Concert pour petit orchestre, Opus 34| Written: 1926-27 | Premiered: Paris, May 5, 1927 Walther Straram |
| Length: 12 minutes | Three movements: Allegro Andante Presto |
| Publisher: Durand | Dedication: Walther Straram |
About this Work:|
A masterpiece in miniature, the Concerto for Small Orchestra has
languished undeservedly in the shadow of the vigorous Suite in F, which it immediately followed.
It evokes the spirit of the classical concerto grosso while
employing a voice that is distinctively modern.

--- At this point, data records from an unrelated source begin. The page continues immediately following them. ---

What follows belongs to an exercise in optimizing a design on an open flow for small area, a short achievable clock period and few clock cycles per item; a production flow would make more cautious choices.
At most, simulation tests tie the RTL to the original design; equivalence was not proved.
No activity file was given, so power comes from the tool's default toggle rates.

Setup of the previous run:
==> flow/design.v <==
package iol_pkg;
    localparam int unsigned Cap  = 64;
    localparam int unsigned ValW = 32;
    localparam logic [2:0] MODE_GET  = 3'd0;
    localparam logic [2:0] MODE_HEAD = 3'd1;
    localparam logic [2:0] MODE_TAIL = 3'd2;
    localparam logic [2:0] MODE_AT   = 3'd3;
    localparam logic [2:0] MODE_DEL  = 3'd4;
    localparam logic [1:0] ST_DONE  = 2'd0;
    localparam logic [1:0] ST_RANGE = 2'd1;
    localparam logic [1:0] ST_FULL  = 2'd2;
endpackage
import iol_pkg::*;
module iol_mem (
    input  logic            i_clk,
    input  logic [Cap-1:0]  i_sel,
    input  logic            i_wr_en,
    input  logic [ValW-1:0] i_wr_data,
    output logic [ValW-1:0] o_rd_data
);
    logic [ValW-1:0] r_d [Cap];
    for (genvar i = 0; i < Cap; i++) begin : g_slot
        always_ff @(posedge i_clk) begin
            if (i_wr_en && i_sel[i]) r_d[i] <= i_wr_data;
        end
    end
    always_comb begin
        o_rd_data = '0;
        for (int i = 0; i < Cap; i++) o_rd_data |= {ValW{i_sel[i]}} & r_d[i];
    end
endmodule
import iol_pkg::*;
module iol_ctrl (
    input  logic             i_clk,
    input  logic             i_rst_n,
    input  logic             i_valid,
    output logic             o_ready,
    input  logic [47:0]      i_data,
    output logic [Cap-1:0]   o_sel,
    output logic             o_wr_en,
    output logic [ValW-1:0]  o_wr_data,
    input  logic [ValW-1:0]  i_rd_data,
    output logic             o_valid,
    input  logic             i_ready,
    output logic [47:0]      o_data
);
    logic            r1_v, r_fire;
    logic            r_hold1, r_hold2;    
    logic            r_ins_go, r_del_go;
    logic            r1_get, r1_ins, r1_at, r1_del;
    logic            r1_lt, r1_gt;    
    logic [ValW-1:0] r1_val;
    logic [Cap-1:0]  r1_oh;     
    logic [Cap-1:0]  r1_ge;     
    logic [6:0] r_len;
    logic [5:0] r_map [Cap];
    logic       full;
    assign full = r_len[6];
    logic            r2_v, r2_found, r2_wr;
    logic [Cap-1:0]  r2_sel;              
    logic [ValW-1:0] r2_val;
    logic [6:0]      r2_len;
    logic [1:0]      r2_st;
    logic [1:0]      r_qc;                
    logic [41:0]     r_q [2];             
    logic fire, take, pop, push;
    assign fire = r_fire;                 
    assign take = i_valid && o_ready;
    assign pop  = o_valid && i_ready;
    assign push = r2_v && (r_qc != 2'd2 || pop);
    logic ins_en, del_en;
    assign ins_en = r_ins_go;             
    assign del_en = r_del_go;             
    logic [5:0] look;           
    always_comb begin
        look = '0;
        for (int i = 0; i < Cap; i++) look |= {6{r1_oh[i]}} & r_map[i];
    end
    logic       ins_ok, del_ok, found;
    logic [1:0] st;
    logic [6:0] len_n, len_eff;
    assign ins_ok = r1_ins && !full && !(r1_at && r1_gt);
    assign del_ok = r1_del && r1_lt;
    assign found  = r1_get && r1_lt;
    always_comb begin
        st = ST_DONE;
        if ((r1_get || r1_del) && !r1_lt) st = ST_RANGE;
        else if (r1_at && r1_gt) st = ST_RANGE;
        else if (r1_ins && full) st = ST_FULL;
    end
    assign len_n   = ins_ok ? r_len + 7'd1 : del_ok ? r_len - 7'd1 : r_len;
    assign len_eff = fire ? len_n : r_len;    
    logic [7:0]     hi_n, lo_n;
    logic [Cap-1:0] sel_n;
    for (genvar k = 0; k < 8; k++) begin : g_dec
        assign hi_n[k] = r1_get ? look[5:3] == 3'(k) : r_map[Cap-1][5:3] == 3'(k);
        assign lo_n[k] = r1_get ? look[2:0] == 3'(k) : r_map[Cap-1][2:0] == 3'(k);
    end
    for (genvar i = 0; i < Cap; i++) begin : g_sel
        assign sel_n[i] = hi_n[i / 8] && lo_n[i % 8];
    end
    logic [2:0] in_mode;
    logic [9:0] in_pos, in_pe;
    logic       in_get, in_head, in_tail, in_at, in_del;
    assign in_mode = i_data[2:0];
    assign in_pos  = i_data[12:3];
    assign in_get  = in_mode == MODE_GET;
    assign in_head = in_mode == MODE_HEAD;
    assign in_tail = in_mode == MODE_TAIL;
    assign in_at   = in_mode == MODE_AT;
    assign in_del  = in_mode == MODE_DEL;
    assign in_pe   = in_head ? 10'd0 : in_tail ? {3'b0, len_eff} : in_pos;
    logic [Cap-1:0] oh_n, ge_n;
    for (genvar i = 0; i < Cap; i++) begin : g_in
        assign oh_n[i] = in_pe == 10'(i);
        assign ge_n[i] = !in_get && in_pe <= 10'(i);
    end
    logic [41:0] res;
    logic        q0_res, q0_next, q0_keep;
    assign o_sel     = r2_sel;
    assign o_wr_en   = r2_wr;
    assign o_wr_data = r2_val;
    assign res = {r2_len, r2_st, r2_found, i_rd_data | {ValW{!r2_found}}};
    assign q0_res  = push && r_qc - {1'b0, pop} == 2'd0;
    assign q0_next = !q0_res && pop;
    assign q0_keep = !q0_res && !pop;
    always_ff @(posedge i_clk) begin
        if (o_ready) begin
            r1_get <= in_get;
            r1_ins <= in_head || in_tail || in_at;
            r1_at  <= in_at;
            r1_del <= in_del;
            r1_lt  <= in_pos < {3'b0, len_eff};
            r1_gt  <= in_pos > {3'b0, len_eff};
            r1_val <= i_data[44:13];
        end
        r1_oh  <= ({Cap{o_ready}} & oh_n) | ({Cap{r_hold1}} & r1_oh);
        r1_ge  <= ({Cap{o_ready}} & ge_n) | ({Cap{r_hold1}} & r1_ge);
        r2_sel <= ({Cap{fire}} & sel_n) | ({Cap{r_hold2}} & r2_sel);
        r2_val <= ({ValW{fire}} & r1_val) | ({ValW{r_hold2}} & r2_val);
        if (fire) begin
            r_len    <= len_n;
            r2_wr    <= ins_en;
            r2_found <= found;
            r2_len   <= len_n;
            r2_st    <= st;
        end
        for (int i = 0; i < Cap; i++) begin
            if (ins_en && i > 0 && r1_ge[i-1 < 0 ? 0 : i-1])
                r_map[i] <= r_map[i-1 < 0 ? 0 : i-1];
            else if (ins_en && r1_oh[i]) r_map[i] <= r_map[Cap-1];
            else if (del_en && r1_ge[i])
                r_map[i] <= (i == Cap - 1) ? look : r_map[i+1 > Cap-1 ? Cap-1 : i+1];
        end
        r_q[0] <= ({42{q0_res}} & res) | ({42{q0_next}} & r_q[1]) | ({42{q0_keep}} & r_q[0]);
        if (push && r_qc - {1'b0, pop} == 2'd1) r_q[1] <= res;
        if (!i_rst_n) begin
            r1_v    <= 1'b0;
            r_fire  <= 1'b0;
            r_hold2 <= 1'b1;
            r_hold1 <= 1'b0;
            r_ins_go <= 1'b0;
            r_del_go <= 1'b0;
            r2_v    <= 1'b0;
            r_qc    <= '0;
            o_valid <= 1'b0;
            r_len   <= '0;
            o_ready <= 1'b1;
            for (int i = 0; i < Cap; i++) r_map[i] <= 6'(i);
        end else begin
            logic       n1v, n2v, nfire;
            logic [1:0] nqc;
            n1v   = take || (r1_v && !fire);
            n2v   = fire || (r2_v && !push);
            nqc   = r_qc - {1'b0, pop} + {1'b0, push};
            nfire = n1v && ({1'b0, n2v} + nqc <= 2'd2);
            r1_v    <= n1v;
            r_fire  <= nfire;
            r_hold2 <= !nfire;
            r_hold1 <= !(!n1v || nfire);
            r_ins_go <= nfire && !len_eff[6] &&
                        (o_ready ? (in_head || in_tail || in_at) : r1_ins);
            r_del_go <= nfire && (o_ready ? in_del : r1_del);
            r2_v    <= n2v;
            r_qc    <= nqc;
            o_valid <= nqc != 2'd0;
            o_ready <= !n1v || nfire;
        end
    end
    assign o_data = {2'b00, 4'b0, r_q[0]};
endmodule
import iol_pkg::*;
module indexed_ordered_list (
    input  logic        i_clk,
    input  logic        i_rst_n,
    input  logic        s_axis_tvalid,
    output logic        s_axis_tready,
    input  logic [47:0] s_axis_tdata,    
    output logic        m_axis_tvalid,
    input  logic        m_axis_tready,
    output logic [47:0] m_axis_tdata     
);
    logic [Cap-1:0]  sel;
    logic            wr_en;
    logic [ValW-1:0] wr_data, rd_data;
    iol_mem u_mem (
        .i_clk(i_clk), .i_sel(sel), .i_wr_en(wr_en), .i_wr_data(wr_data),
        .o_rd_data(rd_data)
    );
    iol_ctrl u_ctrl (
        .i_clk(i_clk), .i_rst_n(i_rst_n),
        .i_valid(s_axis_tvalid), .o_ready(s_axis_tready), .i_data(s_axis_tdata),
        .o_sel(sel), .o_wr_en(wr_en), .o_wr_data(wr_data), .i_rd_data(rd_data),
        .o_valid(m_axis_tvalid), .i_ready(m_axis_tready), .o_data(m_axis_tdata)
    );
endmodule
make LEC_CHECK=0 CAP_MARGIN=20 CORE_MARGIN=2 CORE_UTILIZATION=45 CTS_CLUSTER_DIAMETER=100 CTS_CLUSTER_SIZE=25 SETUP_SLACK_MARGIN=3.1 SLEW_MARGIN=20 finish   # period 6.0 ns
run.sh (not shown) runs the stock make flow with config.mk's settings and CLKGATE_MAP_FILE= SYNTH_SCRIPT=/design/flow/synth_recipe.tcl, a recipe that flattens the netlist after the stock synthesis.
The previous run went all the way through the flow, and no timing, DRC or antenna check failed.
## Diff of input files: the current run against the previous run
diff --git a/flow/design.v b/flow/design.v
--- a/flow/design.v
+++ b/flow/design.v
@@ -44,10 +44,8 @@
     input  logic             i_ready,
     output logic [47:0]      o_data
 );
     logic            r1_v, r_fire;
-    logic            r_hold1, r_hold2;    
-    logic            r_ins_go, r_del_go;
     logic            r1_get, r1_ins, r1_at, r1_del;
     logic            r1_lt, r1_gt;    
     logic [ValW-1:0] r1_val;
     logic [Cap-1:0]  r1_oh;     
@@ -68,10 +66,10 @@
     assign take = i_valid && o_ready;
     assign pop  = o_valid && i_ready;
     assign push = r2_v && (r_qc != 2'd2 || pop);
     logic ins_en, del_en;
-    assign ins_en = r_ins_go;             
-    assign del_en = r_del_go;             
+    assign ins_en = fire && r1_ins && !full;
+    assign del_en = fire && r1_del;
     logic [5:0] look;           
     always_comb begin
         look = '0;
         for (int i = 0; i < Cap; i++) look |= {6{r1_oh[i]}} & r_map[i];
@@ -109,13 +107,8 @@
     assign in_tail = in_mode == MODE_TAIL;
     assign in_at   = in_mode == MODE_AT;
     assign in_del  = in_mode == MODE_DEL;
     assign in_pe   = in_head ? 10'd0 : in_tail ? {3'b0, len_eff} : in_pos;
-    logic [Cap-1:0] oh_n, ge_n;
-    for (genvar i = 0; i < Cap; i++) begin : g_in
-        assign oh_n[i] = in_pe == 10'(i);
-        assign ge_n[i] = !in_get && in_pe <= 10'(i);
-    end
     logic [41:0] res;
     logic        q0_res, q0_next, q0_keep;
     assign o_sel     = r2_sel;
     assign o_wr_en   = r2_wr;
@@ -132,16 +125,18 @@
             r1_del <= in_del;
             r1_lt  <= in_pos < {3'b0, len_eff};
             r1_gt  <= in_pos > {3'b0, len_eff};
             r1_val <= i_data[44:13];
-        end
-        r1_oh  <= ({Cap{o_ready}} & oh_n) | ({Cap{r_hold1}} & r1_oh);
-        r1_ge  <= ({Cap{o_ready}} & ge_n) | ({Cap{r_hold1}} & r1_ge);
-        r2_sel <= ({Cap{fire}} & sel_n) | ({Cap{r_hold2}} & r2_sel);
-        r2_val <= ({ValW{fire}} & r1_val) | ({ValW{r_hold2}} & r2_val);
+            for (int i = 0; i < Cap; i++) begin
+                r1_oh[i] <= in_pe == 10'(i);
+                r1_ge[i] <= !in_get && in_pe <= 10'(i);
+            end
+        end
         if (fire) begin
             r_len    <= len_n;
+            r2_sel   <= sel_n;
             r2_wr    <= ins_en;
+            r2_val   <= r1_val;
             r2_found <= found;
             r2_len   <= len_n;
             r2_st    <= st;
         end
@@ -156,12 +151,8 @@
         if (push && r_qc - {1'b0, pop} == 2'd1) r_q[1] <= res;
         if (!i_rst_n) begin
             r1_v    <= 1'b0;
             r_fire  <= 1'b0;
-            r_hold2 <= 1'b1;
-            r_hold1 <= 1'b0;
-            r_ins_go <= 1'b0;
-            r_del_go <= 1'b0;
             r2_v    <= 1'b0;
             r_qc    <= '0;
             o_valid <= 1'b0;
             r_len   <= '0;
@@ -175,13 +166,8 @@
             nqc   = r_qc - {1'b0, pop} + {1'b0, push};
             nfire = n1v && ({1'b0, n2v} + nqc <= 2'd2);
             r1_v    <= n1v;
             r_fire  <= nfire;
-            r_hold2 <= !nfire;
-            r_hold1 <= !(!n1v || nfire);
-            r_ins_go <= nfire && !len_eff[6] &&
-                        (o_ready ? (in_head || in_tail || in_at) : r1_ins);
-            r_del_go <= nfire && (o_ready ? in_del : r1_del);
             r2_v    <= n2v;
             r_qc    <= nqc;
             o_valid <= nqc != 2'd0;
             o_ready <= !n1v || nfire;
Results
The final reports for the current run and the previous run show total wire length after detailed routing higher in the former.
Cmp the current run and the previous run / worst hold margin / higher: the previous run
On the current run: count of clock-buffer cells in the layout is 20 lower than what the previous run gave.
A end point of the critical path of u_ctrl.r2_sel[50]$_DFF_P_ is what the previous run shows, while u_ctrl.r2_sel[54]$_DFFE_PP_ belongs to the current run.
On combinational share of power: the current run sits above the previous run.
Total inserted antenna cells: higher on the current run
Diff the previous run -> the current run: sequential cell count roughly the same; shortest clock period the worst path allows after layout increased by 0.33 ns relative to the old numbers.
Measured against each other, the current run and the previous run differ in number of cells in the finished layout apart from fillers, the higher figure coming from the current run.
Run comparison: the previous run peak-usage layer in the global routing report met2; the current run peak-usage layer in the global routing report met1
Looking at relative contribution of the clock network to total power, the current run sits 4.5 points below the previous run.
The first-pass GRT wire length of the current run is higher than that of the previous run.
Testbench counts of the current run, summed over its fixed seeds: cycles 20,024, items 20,000.
For the previous run, only the layout was checked, not whether the RTL still works.

==> static timing again, ports no longer ideal <==
In the flow no input, the clock included, has a driving cell. The finished layouts below were timed again as built, in two steps.
Step 1 (the two cells are an assumption about what drives the block):
set clk [get_ports {i_clk}]
set_driving_cell -lib_cell sky130_fd_sc_hd__clkbuf_16 $clk
set_driving_cell -lib_cell sky130_fd_sc_hd__buf_2 [delete_from_list [all_inputs] $clk]
Step 2 also shifts input and output timing later by t, the mid clock arrival at the registers, as if the neighbouring blocks saw the same clock.
Slacks: ideal / step 1 / step 2; pairs: ideal / step 1.
run | t (ns) | setup slack, ns | worst setup path at the end | clock arrival spread, ns | worst data-port slew with drivers (ns)
the previous run | 0.971 | 2.931 / 2.931 / 2.321 | input to register | 0.066 / 0.066 | 0.09
the current run | 0.955 | 2.598 / 2.598 / 2.271 | input to register | 0.072 / 0.073 | 0.14
After both steps setup and hold are still met in every run listed. For the previous run, which loses most, drivers alone change the setup slack by 0.000 ns; drivers and shift together by -0.610 ns.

As in so many of the pieces from Roussel's maturity, this is "pure" (or unprogrammatic) music in three movements: fast, slow, fast. It is also typical that the longest and most emotionally powerful section is the central slow movement, which is sandwiched between vigorous, foot-stomping music evoking the reveling Flemish peasants of a Breugel painting but celebrating, in the Allegro first movement, under vaguely ominous skies. The Andante features a contemplative, highly charged interplay of solo instruments; it epitomizes the best of Roussel's art. When the foot-stomping rhythms return in the Presto, all the clouds have lifted, and high spirits prevail. If you aren't familiar with the Concerto for Small Orchestra, I highly recommend it. In fact, along with the Second Symphony and the Pour une fete de Printemps I might just rate this the best of the "forgotten" music of Roussel. |
How does it sound?| The middle movement of the Concert pour petit orchestre is slow, quiet, and tense characteristic, in other words, of many of Roussel's best slow movements. Here is an otherworldly "conversation" between flute and oboe (108K WAV file) in this movement. This beautiful passage illustrates a fairly common aspect of Roussel's slow movements; namely, the use of relatively static sound patterns with little forward thrust, which nonetheless manage to build tension and importance in a manner that presages later composers such as Gorecki and Part. In this selection, when the oboe finaly advances it tune, the tension has built so high that the relief is almost overwhelming. |
Other opinions:|
In writing this concerto, Roussel, the neo-classicist, was
reverting to the Baroque structure of the concerto grosso, in which
a group or groups of solo instruments are set off against, or
combined with, the rest of the orchestra. But the materials
Roussel used are of the twentieth century. [David Ewen]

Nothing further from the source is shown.